Processo mediante o qual os membros de uma comunidade (indivíduos interessados e grupos organizados) desenvolvem conjuntamente capacidades e recursos para controlar sua situação de vida, atuando de maneira comprometida, consciente e crítica, para alcançar a transformação do seu ambiente segundo suas necessidades e aspirações, transformando-se ao mesmo tempo a si mesmo.11

O processo de fortalecimento leva em conta uma série de elementos como participação baseada na solidariedade e no apoio social, processo de conscientização; poder social, politização, autogestão, dentre outros. Já apresentamos acima discussões acerca da solidariedade e do apoio social. A participação é capaz de gerar um trânsito de consciência, ou seja, um processo de conscientização, que é possível através da construção de espaços de diálogo que inclua a participação de todos (FREIRE, 2005), sendo capaz de se dirigir a uma cidadania ativa que implica na expressão dos direitos que se quer ter, ao invés de simplesmente usufruir dos direitos elaborados por outros (VIEIRA; XIMENES, 2008), o que está relacionado à conquista de maior poder social e politização, podendo levar a uma autogestão.

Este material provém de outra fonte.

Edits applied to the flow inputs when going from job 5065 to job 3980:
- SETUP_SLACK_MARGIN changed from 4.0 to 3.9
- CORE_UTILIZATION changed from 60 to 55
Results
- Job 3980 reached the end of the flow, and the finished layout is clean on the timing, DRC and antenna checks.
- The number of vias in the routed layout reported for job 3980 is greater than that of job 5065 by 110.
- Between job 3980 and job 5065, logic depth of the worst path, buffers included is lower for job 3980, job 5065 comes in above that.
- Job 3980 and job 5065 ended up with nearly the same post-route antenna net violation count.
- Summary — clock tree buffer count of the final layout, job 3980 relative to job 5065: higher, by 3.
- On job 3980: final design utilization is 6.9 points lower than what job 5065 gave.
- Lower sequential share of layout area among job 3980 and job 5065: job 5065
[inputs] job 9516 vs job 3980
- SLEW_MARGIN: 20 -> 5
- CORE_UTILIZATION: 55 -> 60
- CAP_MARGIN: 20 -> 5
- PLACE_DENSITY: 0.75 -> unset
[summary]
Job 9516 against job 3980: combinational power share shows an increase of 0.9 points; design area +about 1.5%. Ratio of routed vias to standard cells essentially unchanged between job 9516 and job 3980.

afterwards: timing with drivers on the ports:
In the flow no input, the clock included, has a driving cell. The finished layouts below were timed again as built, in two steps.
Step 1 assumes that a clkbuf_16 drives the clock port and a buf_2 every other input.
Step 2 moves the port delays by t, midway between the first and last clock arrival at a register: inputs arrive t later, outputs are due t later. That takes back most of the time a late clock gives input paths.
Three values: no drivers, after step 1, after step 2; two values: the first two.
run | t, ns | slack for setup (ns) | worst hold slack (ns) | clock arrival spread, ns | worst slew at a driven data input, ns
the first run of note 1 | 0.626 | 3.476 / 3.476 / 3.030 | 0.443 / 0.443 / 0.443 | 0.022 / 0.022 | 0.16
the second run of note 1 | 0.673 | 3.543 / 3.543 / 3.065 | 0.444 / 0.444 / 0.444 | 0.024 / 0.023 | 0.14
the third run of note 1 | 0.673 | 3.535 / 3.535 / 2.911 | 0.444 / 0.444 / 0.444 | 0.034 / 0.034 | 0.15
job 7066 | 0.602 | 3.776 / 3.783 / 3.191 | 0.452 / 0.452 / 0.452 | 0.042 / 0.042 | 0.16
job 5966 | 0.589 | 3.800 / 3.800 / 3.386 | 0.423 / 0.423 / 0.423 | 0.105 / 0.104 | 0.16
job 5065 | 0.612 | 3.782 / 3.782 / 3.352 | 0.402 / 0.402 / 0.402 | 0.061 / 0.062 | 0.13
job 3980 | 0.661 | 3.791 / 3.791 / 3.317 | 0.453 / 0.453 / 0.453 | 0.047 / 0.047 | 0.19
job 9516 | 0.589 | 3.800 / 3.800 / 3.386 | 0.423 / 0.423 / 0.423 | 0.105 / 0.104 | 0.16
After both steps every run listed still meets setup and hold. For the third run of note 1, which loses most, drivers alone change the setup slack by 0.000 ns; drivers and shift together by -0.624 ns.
What follows belongs to an exercise in optimizing a design on an open flow for small area, a short achievable clock period and few clock cycles per item; a production flow would make more cautious choices. Where RTL was checked, it was by simulation tests only, not by an equivalence proof against the original.

Setup of job 101:
==> flow/design.v (excerpt) <==
module qubit_measure (
    input  logic               clk,
    input  logic               rst,
    input  logic               in_valid,
    output logic               in_ready,
    input  logic signed [15:0] in_alpha,
    input  logic signed [15:0] in_beta,
    output logic               out_valid,
    input  logic               out_ready,
    output logic               out_bit,
    output logic [15:0]        out_alpha,
    output logic [15:0]        out_beta,
    output logic               out_err
);
    localparam int LAT = 4;           
    localparam int D   = 6;           
    logic        acc, take, push, res_bit, res_err;
    logic [15:0] lfsr_q, lfsr_nx;
    logic [15:0] a_q, b_q;
    logic [4:1] v_q;
    logic [31:0] p0_d, t_d;
    logic [47:0] xa, xb;
    assign lfsr_nx = lfsr_q[0] ? ((lfsr_q >> 1) ^ 16'hB400) : (lfsr_q >> 1);
    always_ff @(posedge clk) begin
        if (rst) lfsr_q <= 16'hACE1;
        else     lfsr_q <= lfsr_nx;
    end
    logic [15:0] rs0;
    assign rs0 = lfsr_q[0] ? ((lfsr_q >> 1) ^ 16'hB400) : (lfsr_q >> 1);
  ...
Size: ~2500 cells after synthesis, about 72 I/O pins.
export LEC_CHECK = 0
export CAP_MARGIN = 20
export CORE_MARGIN = 2
export CORE_UTILIZATION = 40
export CTS_CLUSTER_SIZE = 60
export SLEW_MARGIN = 20
export SYNTH_HIERARCHICAL = 1
export SYNTH_MINIMUM_KEEP_SIZE = 0
create_clock -name core_clock -period 11.0 [get_ports {clk}]
standard.sh (not shown) runs the stock make flow with config.mk's settings and CLKGATE_MAP_FILE= SYNTH_SCRIPT=/design/flow/synth_recipe.tcl, a recipe that flattens the netlist after the stock synthesis.
==> flow/flow/run.sh <==
#!/bin/bash
# The standard layout (standard.sh) with timing repair aiming for extra
# setup slack, so that the achieved period is short. The clock period and
# constraints stay the design's.
set -euo pipefail
export SETUP_SLACK_MARGIN=7.6
export POST_SYNTH_TCL="$(pwd)/flow/downsize.tcl"
bash standard.sh > standard.log 2>&1
==> flow/flow/downsize.tcl <==
# Run after synthesis (POST_SYNTH_TCL): set every combinational cell that
# synthesis gave a drive strength above 1 to its drive-1 variant. The timing
# repair later sizes up what the critical paths need. Registers keep their
# cell type and size.
set n 0
foreach inst [get_cells *] {
  set m [get_property $inst ref_name]
  if {[regexp {^(sky130_fd_sc_hd__[a-z0-9]+)_([0-9]+)$} $m -> base sz] && $sz > 1} {
    if {[regexp {df|dl|sdf|edf|conb|clkbuf|clkinv|clkdly|tap|fill|decap} $base]} { continue }
    set cand "${base}_1"
    if {[llength [get_lib_cells -quiet */$cand]] > 0} {
      replace_cell $inst $cand
      incr n
    }
  }
}
puts "downsize: $n cells set to drive strength 1"
Looking at the reports, job 101 completed the entire flow and the layout it produced met the timing, design-rule and antenna checks.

Nesse sentido, percebemos que o papel social exercido pelos precistas visa, em última instância, o fortalecimento desses sujeitos para atuarem em prol das transformações pessoais e sociais. Assis (GF 2) explicita o papel que o grupo tem na constituição desse fortalecimento:

Quando conheci o PRECE, e aí as pessoas começaram a falar dessa responsabilidade, que eu era capaz, que eu não tava só, me senti empoderado pra vencer muitas das barreiras, eu via um obstáculo muito grande e eu me lembrava que eu não estou só, tem um grupo que tá me dando apoio, suporte, que acredita que sou capaz de passar por esse desafio e foi assim que eu consegui passar (ASSIS, GF 2).

11“El processo mediante el cual los miembros de una comunidad (individuos interesados y grupos organizados)

desarrollan conjuntamente capacidades y recursos para controlar su situación de vida, actuando de manera comprometida, consciente y crítica, para lograr la transformación de su entorno según sus nec esidades y aspiraciones, trasformándose al mismo tempo a si mismos”.